Well the ring of algebraic integers has a very special feature which is that NONE of its members can be the roots of a non-monic polynomial with integer coefficients that is not reducible over rationals. (That is VERY important, consider it carefully as everything revolves around this point!)

That feature it can be proven results from the definition of algebraic integers as roots of monic polynomials with integer coefficients.

You can say the ring of algebraic integers has a monic prejudice. It prefers polynomials that have a leading coefficient of 1 or -1, which is what monic means.

And THAT is the basis for why mathematicians will tell you in general you cannot say that only one of the roots of

a^2 - (7x-1)a + (49x^2 - 14x) = 0

has 7 as a factor. At x=0, you can see that's not true as one root is 0, and 0 has everything as a factor, but at x=1, you end up with a = 3+/-sqrt(-26) and you cannot resolve that square root, and if you can prove that in the ring of algebraic integers neither root can have 7 as a factor—because if one did then an algebraic integer would be the root of a non-monic polynomial with integer coefficients irreducible over rationals!!!

It's circular. The definition creates the requirement that reinforces the definition.

And it's wrong—one of the roots DOES have 7 as a factor, trivially. So the ring of algebraic integers is wrong. But the ring of algebraic integers was invented in the late 1800's.

Get it then? Incredibly the mistake in thinking occurred over a hundred years ago!

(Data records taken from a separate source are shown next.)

File: src/rtl/ram_read_stream.sv
// ---------------------------------------------------------------------------
// ram_read_stream
//
// Read engine placed directly in front of a single_port_RAM instance. A
// (base_addr, len) command is accepted in IDLE. The engine then issues one
// read address per cycle while buffer credit is available. Returning words
// are caught in a small circular holding buffer, which absorbs the RAM's
// fixed read latency. The words leave the buffer as a valid/ready stream,
// and the final word of the transfer is flagged with dout_last.
//
// Optional feature macro: RAM_READ_STREAM_ABORT_EN
//   When defined, an 'abort' input is added. Asserting it in READ or DRAIN
//   flushes the buffer and the in-flight reads, and goes straight to DONE.
//
// Ports:
//   clk         rising-edge clock
//   rst_n       asynchronous active-low reset
//   start       command strobe, only honoured in IDLE
//   base_addr   first word address of the transfer
//   len         number of words to read (0 is legal)
//   busy        high while in READ or DRAIN
//   done        one-cycle completion pulse
//   ram_addr    registered RAM read address
//   ram_wr_en   tied low, this block never writes the RAM
//   ram_dout    RAM read data, valid RD_LATENCY cycles after ram_addr
//   dout        stream data (buffer head), zero when dout_valid is low
//   dout_valid  stream valid
//   dout_ready  consumer ready
//   dout_last   head word is the final word of the transfer
//   abort       (RAM_READ_STREAM_ABORT_EN only) cancel the transfer
// ---------------------------------------------------------------------------
module ram_read_stream #(
  parameter int DATA_WIDTH   = 8,
  parameter int RAM_DEPTH    = 256,
  parameter int LB_RAM_DEPTH = $clog2(RAM_DEPTH),
  parameter int RD_LATENCY   = 2,
  parameter int BUF_DEPTH    = 4
) (
  input  logic                    clk,
  input  logic                    rst_n,
  input  logic                    start,
  input  logic [LB_RAM_DEPTH-1:0] base_addr,
  input  logic [LB_RAM_DEPTH:0]   len,
  output logic                    busy,
  output logic                    done,
  output logic [LB_RAM_DEPTH-1:0] ram_addr,
  output logic                    ram_wr_en,
  input  logic [DATA_WIDTH-1:0]   ram_dout,
  output logic [DATA_WIDTH-1:0]   dout,
  output logic                    dout_valid,
  input  logic                    dout_ready,
  output logic                    dout_last
`ifdef RAM_READ_STREAM_ABORT_EN
  ,
  input  logic                    abort
`endif
);

  localparam int PTR_W = (BUF_DEPTH > 1) ? $clog2(BUF_DEPTH) : 1;
  localparam int CNT_W = $clog2(BUF_DEPTH + 1);

  localparam logic [1:0] ST_IDLE  = 2'd0;
  localparam logic [1:0] ST_READ  = 2'd1;
  localparam logic [1:0] ST_DRAIN = 2'd2;
  localparam logic [1:0] ST_DONE  = 2'd3;

  localparam logic [LB_RAM_DEPTH-1:0] ADDR_MAX = LB_RAM_DEPTH'(RAM_DEPTH - 1);
  localparam logic [LB_RAM_DEPTH-1:0] ADDR_ONE = LB_RAM_DEPTH'(1);
  localparam logic [LB_RAM_DEPTH:0]   REM_ONE  = (LB_RAM_DEPTH + 1)'(1);
  localparam logic [PTR_W-1:0]        PTR_MAX  = PTR_W'(BUF_DEPTH - 1);
  localparam logic [PTR_W-1:0]        PTR_ONE  = PTR_W'(1);
  localparam logic [CNT_W-1:0]        CNT_ONE  = CNT_W'(1);
  localparam logic [CNT_W-1:0]        CNT_FULL = CNT_W'(BUF_DEPTH);

  logic [1:0]              state;
  logic [LB_RAM_DEPTH:0]   remaining;
  logic [LB_RAM_DEPTH-1:0] addr_next;

  logic [RD_LATENCY-1:0]   tag_vld;
  logic [RD_LATENCY-1:0]   tag_last;
  logic [CNT_W-1:0]        inflight;
  logic [CNT_W-1:0]        count;
  logic [PTR_W-1:0]        wr_ptr;
  logic [PTR_W-1:0]        rd_ptr;
  logic [DATA_WIDTH-1:0]   buf_data [BUF_DEPTH];
  logic                    buf_last [BUF_DEPTH];

  logic issue;
  logic push;
  logic pop;
  logic abort_hit;

  // Abort is only meaningful while a transfer is running; in IDLE and DONE
  // it is ignored. Without the feature macro the flush path is tied off.
`ifdef RAM_READ_STREAM_ABORT_EN
  assign abort_hit = abort && ((state == ST_READ) || (state == ST_DRAIN));
`else
  assign abort_hit = 1'b0;
`endif

  // ram_addr always holds the next address to read. An issue happens in the
  // cycle that address is on the bus and credit is available. A cycle
  // without credit still presents an address to the RAM, but no tag
  // follows it, so the returned word is never captured. Credit uses only
  // registered occupancy, so a pop in the same cycle does not free a slot.
  assign issue = (state == ST_READ) && (remaining != '0) &&
                 ((int'(count) + int'(inflight)) < BUF_DEPTH);

  assign push = tag_vld[RD_LATENCY-1];
  assign pop  = dout_valid && dout_ready;

  // Explicit wrap, because RAM_DEPTH need not be a power of two.
  assign addr_next = (ram_addr == ADDR_MAX) ? '0 : ram_addr + ADDR_ONE;

  function automatic logic [PTR_W-1:0] ptr_inc(input logic [PTR_W-1:0] p);
    return (p == PTR_MAX) ? '0 : p + PTR_ONE;
  endfunction

  // Control FSM. The command is latched on acceptance, and the first
  // address goes straight onto the bus so that it is issued in cycle 1.
  // READ counts words down and hands over to DRAIN after the final
  // address. DRAIN waits for the consumer to take the last word.
  always_ff @(posedge clk or negedge rst_n) begin
    if (!rst_n) begin
      state     <= ST_IDLE;
      remaining <= '0;
      ram_addr  <= '0;
    end else begin
      case (state)
        ST_IDLE: begin
          if (start) begin
            ram_addr  <= base_addr;
            remaining <= len;
            state     <= (len == '0) ? ST_DONE : ST_READ;
          end
        end
        ST_READ: begin
          if (abort_hit) begin
            remaining <= '0;
            state     <= ST_DONE;
          end else if (issue) begin
            ram_addr  <= addr_next;
            remaining <= remaining - REM_ONE;
            if (remaining == REM_ONE) begin
              state <= ST_DRAIN;
            end
          end
        end
        ST_DRAIN: begin
          if (abort_hit) begin
            state <= ST_DONE;
          end else if (pop && dout_last) begin
            state <= ST_DONE;
          end
        end
        default: begin
          state <= ST_IDLE;
        end
      endcase
    end
  end

  // Issue tags travel alongside the RAM pipeline. When a tag leaves the
  // final stage, ram_dout holds the matching word and it is pushed into
  // the buffer. inflight tracks tags still in the pipe, and count tracks
  // the buffer occupancy. Together they form the credit check. An abort
  // clears all of this state, so words still in the RAM pipe are dropped.
  always_ff @(posedge clk or negedge rst_n) begin
    if (!rst_n) begin
      tag_vld  <= '0;
      tag_last <= '0;
      inflight <= '0;
      count    <= '0;
      wr_ptr   <= '0;
      rd_ptr   <= '0;
    end else if (abort_hit) begin
      tag_vld  <= '0;
      tag_last <= '0;
      inflight <= '0;
      count    <= '0;
      wr_ptr   <= '0;
      rd_ptr   <= '0;
    end else begin
      tag_vld[0]  <= issue;
      tag_last[0] <= issue && (remaining == REM_ONE);
      for (int i = 1; i < RD_LATENCY; i++) begin
        tag_vld[i]  <= tag_vld[i-1];
        tag_last[i] <= tag_last[i-1];
      end

      if (issue && !push) begin
        inflight <= inflight + CNT_ONE;
      end else if (!issue && push) begin
        inflight <= inflight - CNT_ONE;
      end

      if (push && !pop) begin
        count <= count + CNT_ONE;
      end else if (!push && pop) begin
        count <= count - CNT_ONE;
      end

      if (push) begin
        wr_ptr <= ptr_inc(wr_ptr);
      end
      if (pop) begin
        rd_ptr <= ptr_inc(rd_ptr);
      end
    end
  end

  // Buffer storage needs no reset. Only entries between rd_ptr and wr_ptr
  // are ever observed, and dout is masked while the buffer is empty.
  always_ff @(posedge clk) begin
    if (push) begin
      buf_data[wr_ptr] <= ram_dout;
      buf_last[wr_ptr] <= tag_last[RD_LATENCY-1];
    end
  end

  // The stream outputs come from the buffer head only. dout_valid therefore
  // never depends on dout_ready, and the head holds until it is taken.
  assign dout_valid = (count != '0);
  assign dout       = dout_valid ? buf_data[rd_ptr] : '0;
  assign dout_last  = dout_valid && buf_last[rd_ptr];

  assign busy      = (state == ST_READ) || (state == ST_DRAIN);
  assign done      = (state == ST_DONE);
  assign ram_wr_en = 1'b0;

  // The credit rule guarantees that a push never lands on a full buffer.
  // The checks below would fire if that guarantee were ever broken.
  a_no_overflow: assert property (@(posedge clk) disable iff (!rst_n)
    !(push && !pop && (count == CNT_FULL)));

  a_count_bound: assert property (@(posedge clk) disable iff (!rst_n)
    (int'(count) <= BUF_DEPTH));

endmodule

So there is a lot of inertia behind the wrong result, so what you thought of as obvious before my research as I demonstrated at the start—which is correct—is challenged by the people the world has designated as experts because they have over a hundred years of practitioners in their field believing something that turns out to be wrong.

While

**what**they believe is based on something circular: where a definition creates a rule, which reinforces the definition that spawned it.Now if mathematicians could be convinced to just follow mathematical proof then they'd realize their definition creates problems, but instead they've chosen to mostly ignore me while you can see some math people arguing with me, continually dodging the simple reality that with something like

7*P(x) = (f_1(x) + 7)(f_2(x) + 2), where f_1(0) = f_2(0) = 0

the thing being multiplied by 7 cannot tell the 7 where to go. The tail does not wag the dog!!!

Worse, once you know the problem you can figure out that a lot of what number theorists do must be wrong but enough of it is wrong that it can challenge the worth of Ph.D's themselves, as in, if a professor's research over decades is completely invalidated by a quirky math error, did he really do anything to deserve the Ph.D? Or the social standing based on the research?

Thorny question.

Anyone willing to answer?

If a quirky math error invalidates the entire thesis of a professor with a Ph.D on which he

**got**his Ph.D and it turns out that all of his research over his career is now known to be wrong, is he still really a professor?Does he still have a Ph.D?

I'd guess that enough math people fear that question that the impasse continues and they challenge very basic algebra to hold on to a world where those questions aren't being seriously asked, at least, not by anyone not maligned globally as a "crackpot".